NAISS
SUPR
NAISS Projects
SUPR
Automation of Data Collection Processes for Uppsala Conflict Data Program
Dnr:

NAISS 2025/22-1372

Type:

NAISS Small Compute

Principal Investigator:

Mert Can Yilmaz

Affiliation:

Uppsala universitet

Start Date:

2025-10-13

End Date:

2026-11-01

Primary Classification:

50604: Peace and Conflict Studies

Allocation

Abstract

As part of efforts to automate parts of the data collection efforts within the Uppsala Conflict Data Program (UCDP), we want to focus on the text-corpora management efforts. UCDP bases its effort on a large but highly heterogenous text corpus containing about one million entries, and approximately100 million tokens, collected over approximately 35 years.

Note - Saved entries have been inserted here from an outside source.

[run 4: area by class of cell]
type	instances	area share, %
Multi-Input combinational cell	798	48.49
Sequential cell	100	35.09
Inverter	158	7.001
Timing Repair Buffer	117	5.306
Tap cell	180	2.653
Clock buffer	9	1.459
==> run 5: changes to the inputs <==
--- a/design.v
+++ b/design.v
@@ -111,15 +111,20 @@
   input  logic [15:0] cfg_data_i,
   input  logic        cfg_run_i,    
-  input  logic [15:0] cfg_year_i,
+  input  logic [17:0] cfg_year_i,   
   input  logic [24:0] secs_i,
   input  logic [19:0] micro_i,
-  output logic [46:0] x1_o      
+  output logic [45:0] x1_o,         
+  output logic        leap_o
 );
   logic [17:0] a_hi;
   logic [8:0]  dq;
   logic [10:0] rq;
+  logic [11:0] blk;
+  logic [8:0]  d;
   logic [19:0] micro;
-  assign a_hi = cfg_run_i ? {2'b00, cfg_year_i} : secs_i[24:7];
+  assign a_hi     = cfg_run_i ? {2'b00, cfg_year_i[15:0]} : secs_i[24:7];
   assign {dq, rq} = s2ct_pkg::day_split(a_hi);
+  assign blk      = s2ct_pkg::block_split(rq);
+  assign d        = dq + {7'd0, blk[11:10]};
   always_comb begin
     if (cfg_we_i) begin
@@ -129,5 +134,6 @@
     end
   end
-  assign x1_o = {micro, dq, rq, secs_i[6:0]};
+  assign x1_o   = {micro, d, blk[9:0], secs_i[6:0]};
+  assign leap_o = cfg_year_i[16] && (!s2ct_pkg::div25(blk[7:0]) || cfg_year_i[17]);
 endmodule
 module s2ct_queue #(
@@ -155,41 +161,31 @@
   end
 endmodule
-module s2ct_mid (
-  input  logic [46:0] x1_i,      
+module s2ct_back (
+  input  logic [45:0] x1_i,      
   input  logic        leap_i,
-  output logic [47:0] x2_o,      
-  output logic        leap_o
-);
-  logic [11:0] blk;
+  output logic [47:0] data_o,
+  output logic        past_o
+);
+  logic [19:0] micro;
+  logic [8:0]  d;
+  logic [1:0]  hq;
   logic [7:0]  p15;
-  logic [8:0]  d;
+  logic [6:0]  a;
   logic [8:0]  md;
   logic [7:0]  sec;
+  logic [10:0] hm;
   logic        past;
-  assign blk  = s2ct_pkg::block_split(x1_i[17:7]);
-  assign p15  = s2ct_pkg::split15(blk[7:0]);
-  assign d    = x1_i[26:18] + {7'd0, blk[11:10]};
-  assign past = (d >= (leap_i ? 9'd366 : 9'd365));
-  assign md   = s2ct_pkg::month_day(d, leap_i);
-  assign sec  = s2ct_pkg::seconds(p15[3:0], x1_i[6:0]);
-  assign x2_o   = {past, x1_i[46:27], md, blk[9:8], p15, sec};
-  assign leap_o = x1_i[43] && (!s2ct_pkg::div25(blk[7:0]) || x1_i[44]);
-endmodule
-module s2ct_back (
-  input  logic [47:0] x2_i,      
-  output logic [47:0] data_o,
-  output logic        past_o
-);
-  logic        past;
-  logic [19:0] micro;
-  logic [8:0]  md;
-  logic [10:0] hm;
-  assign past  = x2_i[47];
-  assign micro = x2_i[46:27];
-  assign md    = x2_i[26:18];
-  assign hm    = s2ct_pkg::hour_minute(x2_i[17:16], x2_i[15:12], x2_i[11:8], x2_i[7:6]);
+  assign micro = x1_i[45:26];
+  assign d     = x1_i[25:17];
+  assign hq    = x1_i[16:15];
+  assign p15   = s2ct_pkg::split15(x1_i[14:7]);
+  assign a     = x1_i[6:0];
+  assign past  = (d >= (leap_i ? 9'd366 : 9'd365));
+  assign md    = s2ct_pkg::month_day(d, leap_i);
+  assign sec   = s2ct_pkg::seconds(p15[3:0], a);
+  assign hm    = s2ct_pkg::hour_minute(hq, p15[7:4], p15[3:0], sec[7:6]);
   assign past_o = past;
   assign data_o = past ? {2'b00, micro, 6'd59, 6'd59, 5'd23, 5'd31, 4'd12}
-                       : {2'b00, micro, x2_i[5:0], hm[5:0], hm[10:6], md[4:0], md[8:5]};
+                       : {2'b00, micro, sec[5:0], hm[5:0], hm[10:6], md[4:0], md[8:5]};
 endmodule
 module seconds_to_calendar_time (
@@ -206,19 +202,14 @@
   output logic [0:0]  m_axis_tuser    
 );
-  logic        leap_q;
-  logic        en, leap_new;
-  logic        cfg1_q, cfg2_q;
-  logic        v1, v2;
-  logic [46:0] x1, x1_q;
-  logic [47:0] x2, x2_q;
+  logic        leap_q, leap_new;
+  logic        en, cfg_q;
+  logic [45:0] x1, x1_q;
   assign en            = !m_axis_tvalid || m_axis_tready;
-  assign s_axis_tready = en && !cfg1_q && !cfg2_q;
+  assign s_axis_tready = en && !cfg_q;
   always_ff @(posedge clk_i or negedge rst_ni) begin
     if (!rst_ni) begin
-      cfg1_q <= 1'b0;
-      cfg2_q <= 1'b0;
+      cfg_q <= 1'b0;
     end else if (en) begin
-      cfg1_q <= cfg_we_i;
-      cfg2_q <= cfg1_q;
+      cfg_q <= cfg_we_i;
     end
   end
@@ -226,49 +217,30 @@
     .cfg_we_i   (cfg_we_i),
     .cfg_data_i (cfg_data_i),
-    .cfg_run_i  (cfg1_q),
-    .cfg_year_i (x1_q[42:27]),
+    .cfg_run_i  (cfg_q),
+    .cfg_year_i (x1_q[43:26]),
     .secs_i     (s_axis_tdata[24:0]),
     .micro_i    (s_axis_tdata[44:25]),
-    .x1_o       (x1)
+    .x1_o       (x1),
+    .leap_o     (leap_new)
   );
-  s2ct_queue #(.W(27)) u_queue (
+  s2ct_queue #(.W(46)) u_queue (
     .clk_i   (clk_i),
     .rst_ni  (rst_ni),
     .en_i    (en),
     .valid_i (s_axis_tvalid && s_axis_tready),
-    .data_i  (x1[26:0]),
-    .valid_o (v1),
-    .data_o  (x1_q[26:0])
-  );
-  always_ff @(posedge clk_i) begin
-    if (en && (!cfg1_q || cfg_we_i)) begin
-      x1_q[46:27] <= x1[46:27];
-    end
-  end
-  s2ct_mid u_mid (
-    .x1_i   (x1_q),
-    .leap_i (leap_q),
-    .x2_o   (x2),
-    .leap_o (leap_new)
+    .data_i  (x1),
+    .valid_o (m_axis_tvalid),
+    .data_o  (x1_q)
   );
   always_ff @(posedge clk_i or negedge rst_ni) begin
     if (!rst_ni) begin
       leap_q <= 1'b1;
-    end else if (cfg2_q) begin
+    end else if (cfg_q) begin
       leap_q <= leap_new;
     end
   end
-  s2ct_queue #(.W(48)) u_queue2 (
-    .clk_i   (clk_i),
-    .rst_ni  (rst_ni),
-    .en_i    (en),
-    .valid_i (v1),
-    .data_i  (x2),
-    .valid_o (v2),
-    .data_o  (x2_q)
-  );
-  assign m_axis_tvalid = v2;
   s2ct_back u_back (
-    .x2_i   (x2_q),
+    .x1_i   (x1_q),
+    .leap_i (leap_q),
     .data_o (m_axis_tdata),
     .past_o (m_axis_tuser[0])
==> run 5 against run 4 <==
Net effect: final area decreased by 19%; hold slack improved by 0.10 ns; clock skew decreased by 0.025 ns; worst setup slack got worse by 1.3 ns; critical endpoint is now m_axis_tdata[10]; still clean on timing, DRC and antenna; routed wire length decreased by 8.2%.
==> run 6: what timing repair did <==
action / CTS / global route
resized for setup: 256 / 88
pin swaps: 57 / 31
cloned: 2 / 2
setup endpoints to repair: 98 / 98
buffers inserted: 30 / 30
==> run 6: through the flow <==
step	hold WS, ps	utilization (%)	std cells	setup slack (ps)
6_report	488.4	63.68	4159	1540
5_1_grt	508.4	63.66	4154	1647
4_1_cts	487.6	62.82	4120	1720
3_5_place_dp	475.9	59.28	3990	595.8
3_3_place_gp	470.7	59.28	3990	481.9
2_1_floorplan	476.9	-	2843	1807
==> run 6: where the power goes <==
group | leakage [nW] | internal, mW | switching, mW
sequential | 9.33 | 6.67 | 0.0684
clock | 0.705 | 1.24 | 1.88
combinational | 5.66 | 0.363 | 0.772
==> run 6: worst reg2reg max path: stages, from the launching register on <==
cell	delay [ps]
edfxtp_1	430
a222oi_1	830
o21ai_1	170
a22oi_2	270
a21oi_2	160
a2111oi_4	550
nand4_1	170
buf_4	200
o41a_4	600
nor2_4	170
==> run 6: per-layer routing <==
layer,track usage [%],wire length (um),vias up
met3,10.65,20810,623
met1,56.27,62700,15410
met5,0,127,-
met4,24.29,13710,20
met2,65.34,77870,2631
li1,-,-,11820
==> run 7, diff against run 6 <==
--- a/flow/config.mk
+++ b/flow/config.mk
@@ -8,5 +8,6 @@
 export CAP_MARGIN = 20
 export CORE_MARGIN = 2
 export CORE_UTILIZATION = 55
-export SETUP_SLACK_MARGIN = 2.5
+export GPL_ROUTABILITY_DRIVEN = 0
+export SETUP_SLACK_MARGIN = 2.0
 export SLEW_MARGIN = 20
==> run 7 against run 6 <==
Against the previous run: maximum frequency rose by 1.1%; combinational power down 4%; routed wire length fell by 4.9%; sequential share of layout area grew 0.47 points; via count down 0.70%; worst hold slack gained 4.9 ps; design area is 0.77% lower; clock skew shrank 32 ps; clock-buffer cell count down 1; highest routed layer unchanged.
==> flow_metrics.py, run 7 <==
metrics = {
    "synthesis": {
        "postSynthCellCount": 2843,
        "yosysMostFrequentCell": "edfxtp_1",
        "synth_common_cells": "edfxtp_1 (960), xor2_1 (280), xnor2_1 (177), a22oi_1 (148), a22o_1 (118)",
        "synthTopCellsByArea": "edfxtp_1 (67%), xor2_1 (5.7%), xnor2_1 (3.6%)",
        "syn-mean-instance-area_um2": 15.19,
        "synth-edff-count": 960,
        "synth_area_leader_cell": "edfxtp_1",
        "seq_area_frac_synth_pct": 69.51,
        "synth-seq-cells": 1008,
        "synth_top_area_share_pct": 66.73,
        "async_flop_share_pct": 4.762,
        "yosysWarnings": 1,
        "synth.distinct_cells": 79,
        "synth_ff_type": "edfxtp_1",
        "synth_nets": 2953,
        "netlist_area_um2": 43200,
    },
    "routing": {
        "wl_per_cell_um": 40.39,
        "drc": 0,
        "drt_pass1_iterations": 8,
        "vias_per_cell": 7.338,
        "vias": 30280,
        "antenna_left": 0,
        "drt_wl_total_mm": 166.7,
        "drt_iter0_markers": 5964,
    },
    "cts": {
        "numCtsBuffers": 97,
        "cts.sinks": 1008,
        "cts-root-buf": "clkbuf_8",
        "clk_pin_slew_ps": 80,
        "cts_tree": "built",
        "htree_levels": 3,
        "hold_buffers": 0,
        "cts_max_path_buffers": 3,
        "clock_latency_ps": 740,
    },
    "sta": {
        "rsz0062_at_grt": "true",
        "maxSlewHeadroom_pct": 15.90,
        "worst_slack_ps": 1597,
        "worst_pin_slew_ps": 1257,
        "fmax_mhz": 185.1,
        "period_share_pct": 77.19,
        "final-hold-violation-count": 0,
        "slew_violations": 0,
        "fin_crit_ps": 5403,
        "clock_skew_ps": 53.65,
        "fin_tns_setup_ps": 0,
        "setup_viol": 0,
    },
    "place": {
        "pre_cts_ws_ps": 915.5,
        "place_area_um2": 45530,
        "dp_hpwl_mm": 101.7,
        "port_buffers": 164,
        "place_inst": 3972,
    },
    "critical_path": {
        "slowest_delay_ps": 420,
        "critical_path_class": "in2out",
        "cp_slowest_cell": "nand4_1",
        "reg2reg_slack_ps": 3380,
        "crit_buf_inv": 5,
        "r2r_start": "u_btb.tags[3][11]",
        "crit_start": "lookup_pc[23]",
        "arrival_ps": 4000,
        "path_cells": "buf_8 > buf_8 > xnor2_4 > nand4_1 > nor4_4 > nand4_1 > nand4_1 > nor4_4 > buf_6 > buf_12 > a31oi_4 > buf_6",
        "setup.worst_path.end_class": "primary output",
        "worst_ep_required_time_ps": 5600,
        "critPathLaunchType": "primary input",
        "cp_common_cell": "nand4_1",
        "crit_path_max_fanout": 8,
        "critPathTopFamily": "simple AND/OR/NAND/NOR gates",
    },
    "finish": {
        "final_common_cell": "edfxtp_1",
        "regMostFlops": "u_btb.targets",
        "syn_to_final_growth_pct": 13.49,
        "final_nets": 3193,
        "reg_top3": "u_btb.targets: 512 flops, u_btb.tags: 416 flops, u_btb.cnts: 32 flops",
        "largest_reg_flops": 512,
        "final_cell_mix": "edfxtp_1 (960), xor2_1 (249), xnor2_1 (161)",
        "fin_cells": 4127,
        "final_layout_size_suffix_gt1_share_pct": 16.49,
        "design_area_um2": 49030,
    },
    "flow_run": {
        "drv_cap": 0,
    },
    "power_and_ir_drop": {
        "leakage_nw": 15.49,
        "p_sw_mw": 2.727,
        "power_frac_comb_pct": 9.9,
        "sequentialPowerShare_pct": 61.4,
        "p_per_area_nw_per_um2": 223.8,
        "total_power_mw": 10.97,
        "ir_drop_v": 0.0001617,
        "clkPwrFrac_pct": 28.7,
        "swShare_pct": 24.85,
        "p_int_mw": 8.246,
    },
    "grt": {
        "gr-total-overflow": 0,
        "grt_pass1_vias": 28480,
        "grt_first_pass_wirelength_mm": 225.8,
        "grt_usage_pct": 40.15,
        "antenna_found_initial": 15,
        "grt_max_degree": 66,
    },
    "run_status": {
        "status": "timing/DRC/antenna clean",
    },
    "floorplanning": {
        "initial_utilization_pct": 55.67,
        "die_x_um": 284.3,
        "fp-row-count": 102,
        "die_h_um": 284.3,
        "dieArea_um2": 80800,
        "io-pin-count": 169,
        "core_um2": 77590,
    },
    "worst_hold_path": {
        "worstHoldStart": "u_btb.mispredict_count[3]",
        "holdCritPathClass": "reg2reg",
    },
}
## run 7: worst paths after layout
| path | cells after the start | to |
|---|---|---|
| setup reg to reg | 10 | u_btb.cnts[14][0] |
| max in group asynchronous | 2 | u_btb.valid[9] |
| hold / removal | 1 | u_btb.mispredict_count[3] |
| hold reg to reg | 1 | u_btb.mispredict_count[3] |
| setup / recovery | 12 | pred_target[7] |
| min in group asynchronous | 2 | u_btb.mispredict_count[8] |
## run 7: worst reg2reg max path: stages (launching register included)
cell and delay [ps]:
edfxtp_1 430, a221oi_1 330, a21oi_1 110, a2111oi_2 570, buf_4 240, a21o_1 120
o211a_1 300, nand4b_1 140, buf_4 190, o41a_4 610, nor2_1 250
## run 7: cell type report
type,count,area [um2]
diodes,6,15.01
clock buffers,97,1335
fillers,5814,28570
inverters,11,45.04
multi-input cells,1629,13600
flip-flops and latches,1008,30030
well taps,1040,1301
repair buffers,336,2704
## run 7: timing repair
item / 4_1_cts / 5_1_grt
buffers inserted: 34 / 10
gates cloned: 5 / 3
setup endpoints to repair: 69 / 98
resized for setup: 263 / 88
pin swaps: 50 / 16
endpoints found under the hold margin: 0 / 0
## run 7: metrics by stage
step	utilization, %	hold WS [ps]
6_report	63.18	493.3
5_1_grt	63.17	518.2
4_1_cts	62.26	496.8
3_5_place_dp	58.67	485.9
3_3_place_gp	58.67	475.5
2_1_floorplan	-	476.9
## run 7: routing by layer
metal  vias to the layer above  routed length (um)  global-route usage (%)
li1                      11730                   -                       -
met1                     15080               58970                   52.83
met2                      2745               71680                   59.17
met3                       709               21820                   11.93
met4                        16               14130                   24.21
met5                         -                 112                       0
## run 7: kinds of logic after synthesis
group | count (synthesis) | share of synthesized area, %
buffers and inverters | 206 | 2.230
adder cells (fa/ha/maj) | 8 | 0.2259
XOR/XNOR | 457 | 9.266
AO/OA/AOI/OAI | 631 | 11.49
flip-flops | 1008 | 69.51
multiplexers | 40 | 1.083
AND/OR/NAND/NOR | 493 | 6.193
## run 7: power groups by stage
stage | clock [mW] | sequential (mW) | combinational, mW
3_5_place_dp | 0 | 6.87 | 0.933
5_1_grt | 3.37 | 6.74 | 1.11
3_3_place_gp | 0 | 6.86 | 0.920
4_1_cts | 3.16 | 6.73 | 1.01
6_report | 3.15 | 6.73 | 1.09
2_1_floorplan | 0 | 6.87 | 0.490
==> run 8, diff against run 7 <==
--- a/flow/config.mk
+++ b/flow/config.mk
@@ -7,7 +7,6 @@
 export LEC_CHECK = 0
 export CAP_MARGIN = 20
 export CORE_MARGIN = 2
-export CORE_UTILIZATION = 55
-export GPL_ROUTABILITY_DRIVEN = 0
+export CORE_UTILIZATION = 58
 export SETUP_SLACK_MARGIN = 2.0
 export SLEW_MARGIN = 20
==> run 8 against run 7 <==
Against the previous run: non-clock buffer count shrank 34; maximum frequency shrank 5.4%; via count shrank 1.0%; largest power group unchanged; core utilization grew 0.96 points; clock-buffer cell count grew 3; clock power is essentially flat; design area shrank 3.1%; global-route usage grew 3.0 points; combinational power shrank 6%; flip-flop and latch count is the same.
What follows belongs to an exercise in optimizing a design on an open flow for small area, a short achievable clock period and few clock cycles per item; a production flow would make more cautious choices.
In this exercise RTL edits were held to simulation tests only and were not proved equivalent to the original.

<file path="design.v">
package pip_pkg;
    localparam int MAX_VERTICES = 64;
    localparam int ADDR_W       = $clog2(MAX_VERTICES);
    localparam int CNT_W        = $clog2(MAX_VERTICES + 1);
    localparam int COORD_W      = 24;
    localparam int DIFF_W       = COORD_W + 1;
    localparam int PROD_W       = 2 * DIFF_W;
    localparam int Q_ONE        = 256;
    typedef enum logic [1:0] {
        CMD_CLEAR  = 2'd0,
        CMD_APPEND = 2'd1,
        CMD_QUERY  = 2'd2
    } t_cmd;
    typedef enum logic [2:0] {
        S_IDLE,
        S_WALK,
        S_CLOSE,
        S_DRAIN,
        S_RESULT
    } t_state;
    typedef struct packed {
        logic [1:0]                command;
        logic signed [COORD_W-1:0] point_x;
        logic signed [COORD_W-1:0] point_y;
    } t_in_word;
    typedef struct packed {
        logic             inside_res;
        logic             error;
        logic [CNT_W-1:0] vertex_total;
    } t_out_word;
    typedef struct packed {
        logic signed [COORD_W-1:0] x;
        logic signed [COORD_W-1:0] y;
    } t_vertex;
    localparam int VTX_W = 2 * COORD_W;
endpackage
module pip_ram #(
    parameter int WIDTH = 8,
    parameter int DEPTH = 16
) (
    input  logic                     i_clk,
    input  logic                     i_wr_en,
    input  logic [$clog2(DEPTH)-1:0] i_wr_addr,
    input  logic [WIDTH-1:0]         i_wr_data,
    input  logic                     i_rd_en,
    input  logic [$clog2(DEPTH)-1:0] i_rd_addr,
    output logic [WIDTH-1:0]         o_rd_data
);
    logic [WIDTH-1:0] r_mem [DEPTH];
    logic [WIDTH-1:0] r_rd_data;
    always_ff @(posedge i_clk) begin
        if (i_wr_en) begin
            r_mem[i_wr_addr] <= i_wr_data;
        end
        if (i_rd_en) begin
            r_rd_data <= r_mem[i_rd_addr];
        end
    end
    assign o_rd_data = r_rd_data;
endmodule
module point_in_polygon_test_unit (
    input  logic                i_clk,
    input  logic                i_rst_n,
    input  logic                i_in_valid,
    output logic                o_in_stall,
    input  logic [49:0]         i_in_word_flat,
    output logic                o_out_valid,
    input  logic                i_out_stall,
    output logic [8:0]          o_out_word_flat
);
    pip_pkg::t_in_word  i_in_word;
    pip_pkg::t_out_word o_out_word;
    assign i_in_word       = i_in_word_flat;
    assign o_out_word_flat = o_out_word;
    localparam int CW = pip_pkg::CNT_W;
    localparam int AW = pip_pkg::ADDR_W;
    localparam int DW = pip_pkg::DIFF_W;
    localparam int PW = pip_pkg::PROD_W;
    localparam int XW = pip_pkg::COORD_W;
    pip_pkg::t_state    r_state, n_state;
    logic [CW-1:0]      r_count, n_count;
    logic [CW-1:0]      r_addr, n_addr;
    pip_pkg::t_out_word r_res, n_res;
    pip_pkg::t_out_word r_out_word;
    logic               r_out_valid;
    logic               r_parity, n_parity;
    logic               r_rd_vld, r_rd_first;
    logic signed [XW-1:0] r_qx, r_qy;
    pip_pkg::t_vertex   r_first, r_prev;
    logic               r_e0_vld, r_e1_vld, r_e2_vld;
    pip_pkg::t_vertex   r_e0_p1, r_e0_p2;
    logic               r_e1_pre, r_e1_dx_small, r_e1_dy_neg;
    logic signed [DW-1:0] r_e1_a, r_e1_b, r_e1_c, r_e1_d;
    logic               r_e2_pre, r_e2_dx_small, r_e2_dy_neg;
    logic signed [PW-1:0] r_e2_lhs, r_e2_rhs;
    logic [1:0]         cmd;
    logic               in_acc, out_free, full, few, is_query_walk;
    logic               rd_en, wr_en, e0_load;
    logic [AW-1:0]      rd_addr;
    pip_pkg::t_vertex   rd_data, wr_data, launch_p2;
    assign cmd      = i_in_word.command;
    assign in_acc   = i_in_valid && !o_in_stall;
    assign out_free = !r_out_valid || !i_out_stall;
    assign full     = r_count >= CW'(pip_pkg::MAX_VERTICES);
    assign few      = r_count <= CW'(2);
    assign is_query_walk = (cmd == pip_pkg::CMD_QUERY) && !few;
    assign wr_data  = {i_in_word.point_x, i_in_word.point_y};
    pip_ram #(
        .WIDTH(pip_pkg::VTX_W),
        .DEPTH(pip_pkg::MAX_VERTICES)
    ) u_vertex_ram (
        .i_clk    (i_clk),
        .i_wr_en  (wr_en),
        .i_wr_addr(r_count[AW-1:0]),
        .i_wr_data(wr_data),
        .i_rd_en  (rd_en),
        .i_rd_addr(rd_addr),
        .o_rd_data(rd_data)
    );
    always_comb begin
        n_state = r_state;
        case (r_state)
            pip_pkg::S_IDLE: begin
                if (in_acc) begin
                    n_state = is_query_walk ? pip_pkg::S_WALK : pip_pkg::S_RESULT;
                end
            end
            pip_pkg::S_WALK: begin
                if (r_addr == r_count && r_rd_vld) begin
                    n_state = pip_pkg::S_CLOSE;
                end
            end
            pip_pkg::S_CLOSE: begin
                n_state = pip_pkg::S_DRAIN;
            end
            pip_pkg::S_DRAIN: begin
                if (!r_e0_vld && !r_e1_vld && !r_e2_vld) begin
                    n_state = pip_pkg::S_RESULT;
                end
            end
            pip_pkg::S_RESULT: begin
                if (out_free) begin
                    n_state = pip_pkg::S_IDLE;
                end
            end
            default: n_state = pip_pkg::S_IDLE;
        endcase
    end
    always_comb begin
        o_in_stall = 1'b1;
        rd_en      = 1'b0;
        rd_addr    = r_addr[AW-1:0];
        wr_en      = 1'b0;
        e0_load    = 1'b0;
        launch_p2  = rd_data;
        case (r_state)
            pip_pkg::S_IDLE: begin
                o_in_stall = 1'b0;
                rd_addr    = '0;
                rd_en      = in_acc && is_query_walk;
                wr_en      = in_acc && (cmd == pip_pkg::CMD_APPEND) && !full;
            end
            pip_pkg::S_WALK: begin
                rd_en   = r_addr != r_count;
                e0_load = r_rd_vld && !r_rd_first;
            end
            pip_pkg::S_CLOSE: begin
                e0_load   = 1'b1;
                launch_p2 = r_first;
            end
            default: ;
        endcase
    end
    always_comb begin
        n_count  = r_count;
        n_addr   = r_addr;
        n_res    = r_res;
        n_parity = r_parity;
        if (r_state == pip_pkg::S_IDLE && in_acc) begin
            n_addr   = CW'(1);
            n_parity = 1'b0;
            n_res    = {1'b0, 1'b0, r_count};
            case (cmd)
                pip_pkg::CMD_CLEAR: begin
                    n_count = '0;
                    n_res.vertex_total = '0;
                end
                pip_pkg::CMD_APPEND: begin
                    if (full) begin
                        n_res.error = 1'b1;
                    end else begin
                        n_count = r_count + CW'(1);
                        n_res.vertex_total = r_count + CW'(1);
                    end
                end
                default: ;
            endcase
        end
        if (r_state == pip_pkg::S_WALK && rd_en) begin
            n_addr = r_addr + CW'(1);
        end
        if (r_e2_vld && r_e2_pre &&
            (r_e2_dx_small || (r_e2_dy_neg ? (r_e2_lhs >= r_e2_rhs)
                                           : (r_e2_lhs <= r_e2_rhs)))) begin
            n_parity = !r_parity;
        end
        if (r_state == pip_pkg::S_DRAIN && n_state == pip_pkg::S_RESULT) begin
            n_res.inside_res = r_parity;
        end
    end
    always_ff @(posedge i_clk) begin
        if (!i_rst_n) begin
            r_state     <= pip_pkg::S_IDLE;
            r_count     <= '0;
            r_addr      <= '0;
            r_parity    <= 1'b0;
            r_rd_vld    <= 1'b0;
            r_rd_first  <= 1'b0;
            r_e0_vld    <= 1'b0;
            r_e1_vld    <= 1'b0;
            r_e2_vld    <= 1'b0;
            r_out_valid <= 1'b0;
        end else begin
            r_state    <= n_state;
            r_count    <= n_count;
            r_addr     <= n_addr;
            r_parity   <= n_parity;
            r_rd_vld   <= rd_en;
            r_rd_first <= r_state == pip_pkg::S_IDLE;
            r_e0_vld   <= e0_load;
            r_e1_vld   <= r_e0_vld;
            r_e2_vld   <= r_e1_vld;
            if (r_state == pip_pkg::S_RESULT && out_free) begin
                r_out_valid <= 1'b1;
            end else if (!i_out_stall) begin
                r_out_valid <= 1'b0;
            end
        end
    end
    always_ff @(posedge i_clk) begin
        r_res <= n_res;
        if (r_state == pip_pkg::S_IDLE && in_acc) begin
            r_qx <= i_in_word.point_x;
            r_qy <= i_in_word.point_y;
        end
        if (r_rd_vld) begin
            r_prev <= rd_data;
            if (r_rd_first) begin
                r_first <= rd_data;
            end
        end
        if (e0_load) begin
            r_e0_p1 <= r_prev;
            r_e0_p2 <= launch_p2;
        end
        if (r_state == pip_pkg::S_RESULT && out_free) begin
            r_out_word <= r_res;
        end
    end
    logic signed [XW-1:0] ymin, ymax, xmax;
    logic signed [DW-1:0] dy, dx;
    logic [DW-1:0]        dy_abs, dx_abs;
    always_comb begin
        ymin   = (r_e0_p1.y < r_e0_p2.y) ? r_e0_p1.y : r_e0_p2.y;
        ymax   = (r_e0_p1.y > r_e0_p2.y) ? r_e0_p1.y : r_e0_p2.y;
        xmax   = (r_e0_p1.x > r_e0_p2.x) ? r_e0_p1.x : r_e0_p2.x;
        dy     = DW'(r_e0_p2.y) - DW'(r_e0_p1.y);
        dx     = DW'(r_e0_p2.x) - DW'(r_e0_p1.x);
        dy_abs = dy[DW-1] ? DW'(-dy) : DW'(dy);
        dx_abs = dx[DW-1] ? DW'(-dx) : DW'(dx);
    end
    always_ff @(posedge i_clk) begin
        r_e1_pre      <= (r_qy >= ymin) && (r_qy <= ymax) && (r_qx <= xmax) &&
                         (dy_abs > DW'(pip_pkg::Q_ONE));
        r_e1_dx_small <= dx_abs <= DW'(pip_pkg::Q_ONE);
        r_e1_dy_neg   <= dy[DW-1];
        r_e1_a        <= DW'(r_qx) - DW'(r_e0_p1.x);
        r_e1_b        <= dy;
        r_e1_c        <= DW'(r_qy) - DW'(r_e0_p1.y);
        r_e1_d        <= dx;
    end
    always_ff @(posedge i_clk) begin
        r_e2_pre      <= r_e1_pre;
        r_e2_dx_small <= r_e1_dx_small;
        r_e2_dy_neg   <= r_e1_dy_neg;
        r_e2_lhs      <= PW'(r_e1_a) * PW'(r_e1_b);
        r_e2_rhs      <= PW'(r_e1_c) * PW'(r_e1_d);
    end
    assign o_out_valid = r_out_valid;
    assign o_out_word  = r_out_word;
endmodule
</file>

We want to improve our management of the corpus in two ways: - structured data cleanup, i.e. extraction and streamlining of metadata such as article date, source, collection type etc., which is now stored in a highly unstructured, textual form. We have developed scripts to do this, but they need substantially more compute time than available otherwise. - information extraction from the corpora, which has been manually mined previously, such as information on peace agreements, information on cease-fires etc.. We intend to fine-tune medium-size open-weight instruct-based large language model such as Mistral for classification purposes. We have piloted some approaches in congruence with partner project Peace Science Infrastructure in Oslo, but lack of compute-time has prevented us in Uppsala from deploying them at scale, thus maintaining our competitive edge.